Le télétravail fait partie de ces mesures que les entreprises ont été amenées à développer. On s’est aperçu que ce dispositif joue énormément sur le niveau de la qualité de vie au travail. Une ou deux journées de télétravail permet par exemple d’éviter de prendre les transports, un gain de temps, de fatigue évitée et aussi un gain matériel, financier. Cela représente beaucoup d’avantages et de confort pour les salariés et cet aspect qualité de vie se matérialise dans les chartes et les accords télétravail que l’on peut mettre en place aujourd’hui. Mais il doit aussi être encadré pour éviter certaines dérives : juste équilibre entre droit à connexion et à la déconnexion, porosité entre vie personnelle et professionnelle, la difficile mesure du décompte du temps de travail … font partie des nouveaux sujets qu’il est nécessaire d’encadrer dans le respect des droits individuels inaliénables.

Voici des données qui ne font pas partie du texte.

<file path="config.mk">
export PLATFORM = sky130hd
export DESIGN_NAME = cca_clock_config
export DESIGN_NICKNAME = d
export VERILOG_FILES = /design/src/cca_pkg.sv /design/src/cca_aux_divider.sv /design/src/cca_clock_config.sv
export VERILOG_INCLUDE_DIRS = /design/src
export SDC_FILE = /design/constraint.sdc
export NUM_CORES = 1
export LEC_CHECK = 0
export BUFFER_PORTS_ARGS = -buffer_cell sky130_fd_sc_hd__buf_4
export CORE_MARGIN = 8
export CORE_UTILIZATION = 61
export DETAILED_ROUTE_END_ITERATION = 7
export PLACE_DENSITY = 0.9
export SKIP_CTS_REPAIR_TIMING = 1
export SLEW_MARGIN = 40
export SYNTH_ARGS = -nofsm -noshare
export SYNTH_HDL_FRONTEND = slang
export SYNTH_SLANG_ARGS = --single-unit
</file>
<file path="constraint.sdc">
create_clock -name ref_clk -period 5.3 [get_ports ref_clk]
set_input_delay 0.795 -clock ref_clk [delete_from_list [all_inputs] [get_ports ref_clk]]
set_output_delay 0.795 -clock ref_clk [all_outputs]
set_load 0.01 [all_outputs]
</file>
<file path="src/cca_defs.svh">
`ifndef CCA_DEFS_SVH
`define CCA_DEFS_SVH

// **********************************************************************
// Register map
// **********************************************************************
`define CCA_REG_W          8
`define CCA_ADDR_ID        8'h00
`define CCA_ADDR_RCR       8'h01
`define CCA_ADDR_MCR       8'h02
`define CCA_ADDR_ACR       8'h03

// **********************************************************************
// Reset values and field positions
// **********************************************************************
`define CCA_RCR_RST        8'h18
`define CCA_RCR_DIR_BIT    5
`define CCA_MCR_RST        8'h34
`define CCA_MCR_STDBY_BIT  7
`define CCA_MCR_VCO_BIT    6
`define CCA_MCR_SER_BIT    3
`define CCA_ACR_RST        8'h2A

// **********************************************************************
// Auxiliary generator
// **********************************************************************
`define CCA_MODE_STATIC    3'h0
`define CCA_MODE_HF        3'h1
`define CCA_MODE_LF_FIRST  3'h2
`define CCA_HF_PRE_HALF    18'h00004
`define CCA_LF_PRE_BASE    18'h01000
`define CCA_LF_DIV_BASE    6'h20
`define CCA_HF_DIV_ZERO    6'h20

`endif

</file>
<file path="src/cca_pkg.sv">
`include "cca_defs.svh"

package cca_pkg;

    typedef struct packed {
        logic [`CCA_REG_W-1:0] reference_clock_config;
        logic [`CCA_REG_W-1:0] master_clock_config;
        logic [`CCA_REG_W-1:0] auxiliary_clock_config;
        logic [`CCA_REG_W-1:0] rdData;
        logic                  dirSync1;
        logic                  dirSync2;
        logic                  stbySync1;
        logic                  stbySync2;
        logic                  auxOut;
    } cca_regs_t;

endpackage : cca_pkg

</file>
<file path="src/cca_aux_divider.sv">
`timescale 1ns/1ps
`include "cca_defs.svh"

module cca_aux_divider #(
    parameter int PRE_W = 18,                  // Prescaler counter width
    parameter int DIV_W = 6                    // Divider counter width
) (
    input  wire logic             ref_clk,     // Block clock
    input  wire logic             rst,         // Synchronous reset
    input  wire logic             restart,     // Clear counts, output low
    input  wire logic             tick,        // One VCO period elapsed
    input  wire logic [PRE_W-1:0] preHalf,     // Ticks per divider step
    input  wire logic [DIV_W-1:0] divLimit,    // Steps per half period
    output logic                  divOut       // Square wave
);

    typedef struct packed {
        logic [PRE_W-1:0] pre;
        logic [DIV_W-1:0] div;
        logic             out;
    } cca_div_state_t;

    cca_div_state_t q;
    cca_div_state_t d;

    // **********************************************************************
    // Counters
    // **********************************************************************
    // Toggling after a full prescale x divide count gives a 50% duty cycle
    always_comb begin
        d = q;
        if (rst || restart) begin
            d = '0;
        end else if (tick) begin
            if (q.pre == preHalf - PRE_W'(1)) begin
                d.pre = '0;
                if (q.div == divLimit - DIV_W'(1)) begin
                    d.div = '0;
                    d.out = ~q.out;
                end else begin
                    d.div = q.div + DIV_W'(1);
                end
            end else begin
                d.pre = q.pre + PRE_W'(1);
            end
        end
    end

    always_ff @(posedge ref_clk) begin
        q <= d;
    end

    assign divOut = q.out;

endmodule : cca_aux_divider

</file>
<file path="src/cca_clock_config.sv">
`timescale 1ns/1ps
`include "cca_defs.svh"

// Notes on behaviour
// - Signed quantities are two's complement; these fields are unsigned.
// - Address 00 reads a fixed 8-bit release code and ignores writes.
// - Direct select bit resets to the strap pin level (18 or 38).
// - Standby bit 7 of master register resets to the pin (34 or B4).
// - Master register bit 6 high powers the VCO down, low keeps it on.
// - Master register bit 3 picks master clock or VCO/6 serial ceiling.
// - Master register bits 2:0 pick the VCO to master clock divider.
// - Aux prescaler 7:5, divider 4:0; code 000 drives bit 0 statically.
// - Code 001 gives the VCO divided by eight and by the divider.
// - Codes 010-111 divide by 8192 x 2^(prescaler - 2) x (32 + divider).

module cca_clock_config #(
    parameter logic [7:0] ID_VALUE = 8'h5C,       // Arbitrary release code
    parameter int         PRE_W    = 18,          // Prescaler counter width
    parameter int         DIV_W    = 6            // Divider counter width
) (
    input  wire logic       ref_clk,              // 200 MHz clock
    input  wire logic       rst,                  // Synchronous reset
    input  wire logic [7:0] regAddr,              // Register address
    input  wire logic       regWrEn,              // Write strobe
    input  wire logic [7:0] regWrData,            // Write data
    output logic      [7:0] regRdData,            // Read data, next cycle
    input  wire logic       vcoPulse,             // One pulse per VCO period
    input  wire logic       directClockStrapPin,  // Strap, asynchronous
    input  wire logic       standbyPin,           // Strap, asynchronous
    output logic      [1:0] refFactorK,           // Reference factor K
    output logic            directClockSelect,    // Direct clock select
    output logic      [4:0] refFactorM,           // Reference factor M
    output logic            standbyMode,          // Standby
    output logic            vcoPowerDown,         // VCO switched off
    output logic            serialClockLimitSelect, // Serial ceiling select
    output logic      [2:0] masterClockDivider,   // VCO to master divider
    output logic            auxClkOut             // Auxiliary clock output
);

    cca_pkg::cca_regs_t q;
    cca_pkg::cca_regs_t d;

    logic [2:0]       auxMode;
    logic [4:0]       auxDiv;
    logic [PRE_W-1:0] preHalf;
    logic [DIV_W-1:0] divLimit;
    logic             acrWrite;
    logic             divRestart;
    logic             divTick;
    logic             divOut;

    // **********************************************************************
    // Auxiliary generator setup
    // **********************************************************************
    assign auxMode  = q.auxiliary_clock_config[7:5];
    assign auxDiv   = q.auxiliary_clock_config[4:0];
    assign acrWrite = regWrEn && (regAddr == `CCA_ADDR_ACR);

    // A divider of zero would wrap the count, so HF treats it as 32
    always_comb begin
        if (auxMode == `CCA_MODE_HF) begin
            preHalf  = PRE_W'(`CCA_HF_PRE_HALF);
            divLimit = (auxDiv == 5'h00) ? DIV_W'(`CCA_HF_DIV_ZERO)
                                         : DIV_W'(auxDiv);
        end else begin
            preHalf  = PRE_W'(`CCA_LF_PRE_BASE)
                       << (auxMode - `CCA_MODE_LF_FIRST);
            divLimit = DIV_W'(`CCA_LF_DIV_BASE) + DIV_W'(auxDiv);
        end
    end

    // Counting stops while the VCO is off; the output then holds its level
    assign divTick    = vcoPulse && !q.master_clock_config[`CCA_MCR_VCO_BIT];
    assign divRestart = acrWrite;

    cca_aux_divider #(
        .PRE_W (PRE_W),
        .DIV_W (DIV_W)
    ) u_aux_divider (
        .ref_clk  (ref_clk),
        .rst      (rst),
        .restart  (divRestart),
        .tick     (divTick),
        .preHalf  (preHalf),
        .divLimit (divLimit),
        .divOut   (divOut)
    );

    // **********************************************************************
    // Registers, strap capture and read-back
    // **********************************************************************
    always_comb begin
        d = q;
        // Straps pass two flops; only the second one is captured
        d.dirSync1  = directClockStrapPin;
        d.dirSync2  = q.dirSync1;
        d.stbySync1 = standbyPin;
        d.stbySync2 = q.stbySync1;
        if (rst) begin
            d.reference_clock_config = `CCA_RCR_RST;
            d.reference_clock_config[`CCA_RCR_DIR_BIT] = q.dirSync2;
            d.master_clock_config = `CCA_MCR_RST;
            d.master_clock_config[`CCA_MCR_STDBY_BIT] = q.stbySync2;
            d.auxiliary_clock_config = `CCA_ACR_RST;
            d.rdData = '0;
            d.auxOut = 1'b0;
        end else begin
            if (regWrEn) begin
                case (regAddr)
                    `CCA_ADDR_RCR: d.reference_clock_config = regWrData;
                    `CCA_ADDR_MCR: d.master_clock_config = regWrData;
                    `CCA_ADDR_ACR: d.auxiliary_clock_config = regWrData;
                    default: ;
                endcase
            end
            // Fields are unsigned, so read-back needs no sign handling
            case (regAddr)
                `CCA_ADDR_ID:  d.rdData = ID_VALUE;
                `CCA_ADDR_RCR: d.rdData = q.reference_clock_config;
                `CCA_ADDR_MCR: d.rdData = q.master_clock_config;
                `CCA_ADDR_ACR: d.rdData = q.auxiliary_clock_config;
                default:       d.rdData = '0;
            endcase
            if (auxMode == `CCA_MODE_STATIC) begin
                d.auxOut = q.auxiliary_clock_config[0];
            end else begin
                d.auxOut = divOut;
            end
        end
    end

    always_ff @(posedge ref_clk) begin
        q <= d;
    end

    // **********************************************************************
    // Outputs
    // **********************************************************************
    assign regRdData              = q.rdData;
    assign refFactorK             = q.reference_clock_config[7:6];
    assign directClockSelect      = q.reference_clock_config[`CCA_RCR_DIR_BIT];
    assign refFactorM             = q.reference_clock_config[4:0];
    assign standbyMode            = q.master_clock_config[`CCA_MCR_STDBY_BIT];
    assign vcoPowerDown           = q.master_clock_config[`CCA_MCR_VCO_BIT];
    assign serialClockLimitSelect = q.master_clock_config[`CCA_MCR_SER_BIT];
    assign masterClockDivider     = q.master_clock_config[2:0];
    assign auxClkOut              = q.auxOut;
endmodule : cca_clock_config

</file>
[Word-level counts from Yosys, hierarchy flattened]
Index checks and enable logic that the tools add are counted.
Cells by class
  add/sub/neg operators: 6
  equal/unequal tests: 6
  shift operators: 1
  mux-type cells: 12
  bitwise logic cells: 1
  reductions and logical operators: 17
Operators with widths (number)
  $mux 18: 2
  $pmux 8 s4: 1
  $mux 30: 1
  $mux 6: 4
  $mux 22: 1
  $add 18x1->18 const B: 1
  $eq 18x18->1: 1
  $shl 13x3->18 const A: 1
  $sub 18x1->18 const B: 1
  $eq 8x2->1 const B: 2
  $mux 8: 2
  $reduce_and 2->1: 6
  $eq 8x1->1 const B: 1
  $logic_not 8->1: 1
  $add 6x1->6 const B: 1
  $add 6x5->6 const A: 1
  $eq 6x6->1: 1
  $reduce_bool 2->1: 3
  $sub 6x1->6 const B: 1
  $logic_not 5->1: 1
  $eq 3x1->1 const B: 1
  $logic_not 3->1: 1
  $reduce_and 3->1: 1
  $sub 3x2->3 const B: 1
  5 further kinds: 6
Word-level totals
  flip-flop bits (word level): 62
  input bits: 22
  output and inout bits: 23
  word-level logic and storage cells: 57

[Depth between registers and ports, before layout]
Gate-level depths: netlist (run 1).
  depth after elaboration: 6
  gate-level depth with buffers: 9
  mapped depth without buffers: 8

[Modules after synthesis]
From an unflattened synthesis (run 1), not the netlist that was laid out.
Second synthesis, totals
  cell total of the unflattened synthesis: 414
  area, all modules: 3653.5 sq um
Modules (own cells, without submodules)
  cca_aux_divider: times used 1, cells an instance 229, area each 1891.8 sq um, sequential area each 500.5 sq um
  cca_clock_config: times used 1, cells an instance 185, area each 1761.7 sq um, sequential area each 760.7 sq um

[Worst setup path after synthesis (run 1)]
Ideal clock, no wire load.
  kind: input-to-reg
  start point: input vcoPulse
  end point: register u_aux_divider.q (netlist bit u_aux_divider.divOut)
  setup time: 0.059 ns
  arrival time: 2.620 ns
  data required time: 5.241 ns
  setup slack: 2.621 ns
  stages on the path: 7
  path buffers: 1
  cell sequence: nor2b_1 -> nand2_1 -> a211o_1 -> or4_4 -> buf_6 -> or4_1 -> nand2_1
Between the ends
  cells in the longest elaborated chain, start to end: 2
Ends and longest elaborated chain
  start: declaration: RTL line cca_clock_config.sv:27  | input wire logic vcoPulse,
  $logic_and 1x1->1: RTL line cca_clock_config.sv:73  | assign divTick = vcoPulse && !q.master_clock_config[`CCA_MCR_VCO_BIT];
  $reduce_and 3->1 (no source line)
  end signal: assignment: RTL line cca_aux_divider.sv:50  | q <= d;
  end: declaration: RTL line cca_aux_divider.sv:23  | cca_div_state_t q;
No other way between the ends.
A chain may end at the register's enable or synchronous reset.

[Worst setup path in the final report (run 1)]
  start point: register q (netlist bit auxMode[0])
  end point: register u_aux_divider.q (netlist bit u_aux_divider.divOut)
Between the ends
  cells in the longest elaborated chain, start to end: 6
  elaborated cells on any way between the ends: 10
  those cells by class: add/sub: 3; eq/ne: 3; shift: 1; mux: 2; reduce/logical: 1
Ends and longest elaborated chain
  start: declaration: RTL line cca_clock_config.sv:40  | cca_pkg::cca_regs_t q;
  start signal: assignment: RTL line cca_clock_config.sv:133  | q <= d;
  $sub 3x2->3 (no source line)
  $shl 13x3->18: RTL line cca_clock_config.sv:66  | preHalf = PRE_W'(`CCA_LF_PRE_BASE)
  $mux 18: RTL line cca_clock_config.sv:61  | if (auxMode == `CCA_MODE_HF) begin
  $sub 18x1->18: RTL line cca_aux_divider.sv:35  | if (q.pre == preHalf - PRE_W'(1)) begin
  $eq 18x18->1: RTL line cca_aux_divider.sv:35
  $reduce_and 3->1 (no source line) *
Every way passes the cells marked *; elsewhere a longest branch is shown, timed or not.

==> results_dict.tcl, run 1 <==
set metrics [dict create \
    leakage_nw 1.42 \
    synth_nets 374 \
    antenna_found_initial 0 \
    htreeDepth 3 \
    avgSynthCellArea_sq_um 8.68 \
    power.density_nw_per_um2 271 \
    io_buffer_count 44 \
    synth_top_area_cell "dfxtp_1" \
    gp_congestion 0.885 \
    syn_to_final_growth_pct 13.4 \
    crit_type "reg2reg" \
    hold_start "d[3]$_DFF_P_" \
    synth_edf_count 2 \
    timing_hold_violations_final 0 \
    nets 394 \
    period_needed_ns 2.66 \
    fp.dieW_microns 86.5 \
    clock_sinks 62 \
    drive_gt1_share_pct 17.9 \
    yosysUniqueCellTypes 46 \
    slew_headroom_pct 52.3 \
    slew_violations 0 \
    start_util_pct 63.7 \
    grt_pass1_vias 2498 \
    path_clk_slew_ns 0.07 \
    drt-total-wl_microns 6850 \
    ys_async_sr_fraction_pct 0 \
    maxCapViolCount 0 \
    status "finished, final reports clean" \
    pin_count 45 \
    critPathCaptureType "register" \
    grtUsageTotal_pct 19.1 \
    n_fill_cell 338 \
    die_y_microns 86.5 \
    setup_viol 0 \
    clk_latency_ns 0.34 \
    yosys_warnings 0 \
    final_common_cell "dfxtp_1" \
    cts_tree "yes" \
    drc 0 \
    period_share_pct 50.2 \
    grt_max_degree 33 \
    min_path_type "reg2reg" \
    startpoint "auxMode[0]$_SDFFE_PP1P_" \
    hold_ws_ns 0.334 \
    grt_pass1_wl_microns 11300 \
    skew_ns 0.00762 \
    finalCoreUtilization_pct 72.2 \
    netlist_area_sq_um 3030 \
    ant_nets 0 \
    core-area_sq_um 4750 \
    synthesis.instances 349 \
    cp-start-kind "register" \
    cp.arrival_ns 2.94 \
    final_cell_count_no_fill 441 \
    path_max_fanout 9 \
    drt-pass1-iter-count 4 \
    grt_overflow 0 \
    fmax_mhz 376 \
    die_area_sq_um 7480 \
    yosys-top-cells-area "dfxtp_1 (40%), nor2_1 (6.7%), mux2i_1 (5.0%)" \
    r2r-start "auxMode[0]$_SDFFE_PP1P_" \
    place_inst 425 \
    critPathRequiredTime_ns 5.59 \
    synth_seq_cells 62 \
    mostFrequentLayoutCells "dfxtp_1 (60), nor2_1 (54), buf_4 (44)" \
    tns_ns 0 \
    cts_max_path_buffers 2 \
    viasPerCell 5.78 \
    multi_input_area_sq_um 1530 \
    wire_per_inst_microns 15.5 \
    diodes 0 \
    detailed_place_hpwl_microns 4810 \
    ys.flop_type "dfxtp_1" \
    ir_drop_v 0.000188 \
    cts-root-buf "clkbuf_8" \
    yosysSeqAreaShare_pct 41.6 \
    synth_top_area_share_pct 39.7 \
    rsz0062_at_grt "no" \
    reg2reg_slack_ns 2.64 \
    vias 2551 \
    cts_made_buffers 9 \
    rows 25 \
    drt_iter0_drc 218 \
    max_slew.worst_pin.slew_ns 0.705 \
    regArea_sq_um 1260 \
]
metal layers:
metal  vias to the layer above  GRT usage, %  part of all wire (%)
met1                      1208          22.1                    42
met2                        92          31.0                    48
met5                         -             0                     0
met4                         0          11.1                   2.8
met3                        19          4.91                   6.8
li1                       1232             -                     -
state kept, by name (all words and copies together) (netlist names):
signal                  count
auxMode                     3
refFactorM                  5
u_aux_divider.q            24
q                           4
vcoPowerDown                1
masterClockDivider          3
d                           2
regRdData                   8
auxClkOut                   1
refFactorK                  2
directClockSelect           1
u_aux_divider.divOut        1
serialClockLimitSelect      1
auxDiv                      5
standbyMode                 1
worst max-delay path: stages, from the launching register on:
cell and delay (ns):
dfxtp_1 0.45, nor3b_1 0.55, a211oi_1 0.11, nor4b_1 0.63, nand2_2 0.25, or4_1 0.54
nand2_1 0.08
layout make-up:
type                    count  share of cell area (%)
clock inverters             7                    2.15
clock buffers               9                    3.61
multi-input cells         244                    44.6
inverters                   8                   0.874
repair buffers             44                    9.62
well taps                  67                    2.44
flip-flops and latches     62                    36.7
cells in the mapped netlist, drive strengths merged, types with 3 or more instances:
cell and instances:
dfxtp 60, ha 3, buf 23, a22oi 6
clkbuf 12, nand4 9, a211o 8, nand4b 4
nand3 11, mux2i 15, inv 8, nor3b 3
mux2 4, xor2 13, and4 3, a211oi 6
o21ai 6, xnor2 12, or3 3, or4 3
nand2 31, nand2b 5, nor4 3, a21oi 15
nor2 54, and3 7, nand3b 4
path summary, 6_finish.rpt:
kind,to,cells past startpoint
setup reg to reg,u_aux_divider.divOut$_SDFFE_PP0P_,6
setup / recovery,u_aux_divider.divOut$_SDFFE_PP0P_,6
hold reg to reg,q[3]$_DFF_P_,0
hold / removal,q[3]$_DFF_P_,0
report_power, final:
part / switching [W] / internal [W]
logic: 0.0000243 / 0.0000207
clock network: 0.000193 / 0.000217
registers: 0.00000305 / 0.000473
metrics by stage:
step / total power, W / area (sq um) / worst slack, ns
6_report: 0.000931 / 3430 / 2.64
5_1_grt: 0.000960 / 3430 / 2.35
4_1_cts: 0.000938 / 3430 / 2.66
3_5_place_dp: 0.000531 / 3240 / 2.30
3_3_place_gp: 0.000529 / 3230 / 2.37
2_1_floorplan: 0.000510 / 3030 / 2.62
cell families (layout without fill, tap and decap cells):
family	Yosys count	in the layout	synth area share [%]
and+or+nand+nor	146	146	24.0
DFF	62	62	41.6
AOI/OAI and AO/OA	50	50	11.1
buffers and inverters	43	68	8.01
xor gates and xnor gates	25	25	7.23
muxes	19	19	6.44
adders and majority gates	4	4	1.57
(Power assumes the default switching activity.)
==> run 2: changes to the inputs <==
CORE_UTILIZATION = 57   (was 61)
PLACE_DENSITY = 0.85   (was 0.9)
clock period = 2.7 ns   (was 5.3 ns; I/O delays follow)
==> run 2 against run 1 <==
Fmax grew 14%. Die area grew 5.7%. Final area grew 1.8%. Clock power grew 95%. Sequential share of layout area shrank 0.64 points. Highest routed layer unchanged.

La digitalisation de certaines tâches peut également impacter la QVCT.
La digitalisation permet dans certains cas d’éviter des tâches répétitives et contraignantes et de libérer du temps pour des fonctions plus épanouissantes.
D’autres pistes sont également à l’étude comme la réduction du nombre de jours travaillés avec la semaine de 4 jours. Evidemment toutes les entreprises ne peuvent pas le proposer pour des raisons pratiques : ouverture au public, fabrication, production, mais pour celles qui le peuvent, elles réfléchissent sérieusement à cette option.
Cela fait partie des mesures QVCT débattues avec les partenaires sociaux qui permettent aussi de générer une certaine attractivité et une fidélisation des collaborateurs.
On le voit, la prise en compte du bien-être et de la santé des collaborateurs est au cœur de la QVCT.
Le droit social est évolutif et s’adapte à notre société, la transition de la QVT vers la QVCT s’inscrit parfaitement dans le cadre la Transition Sociale.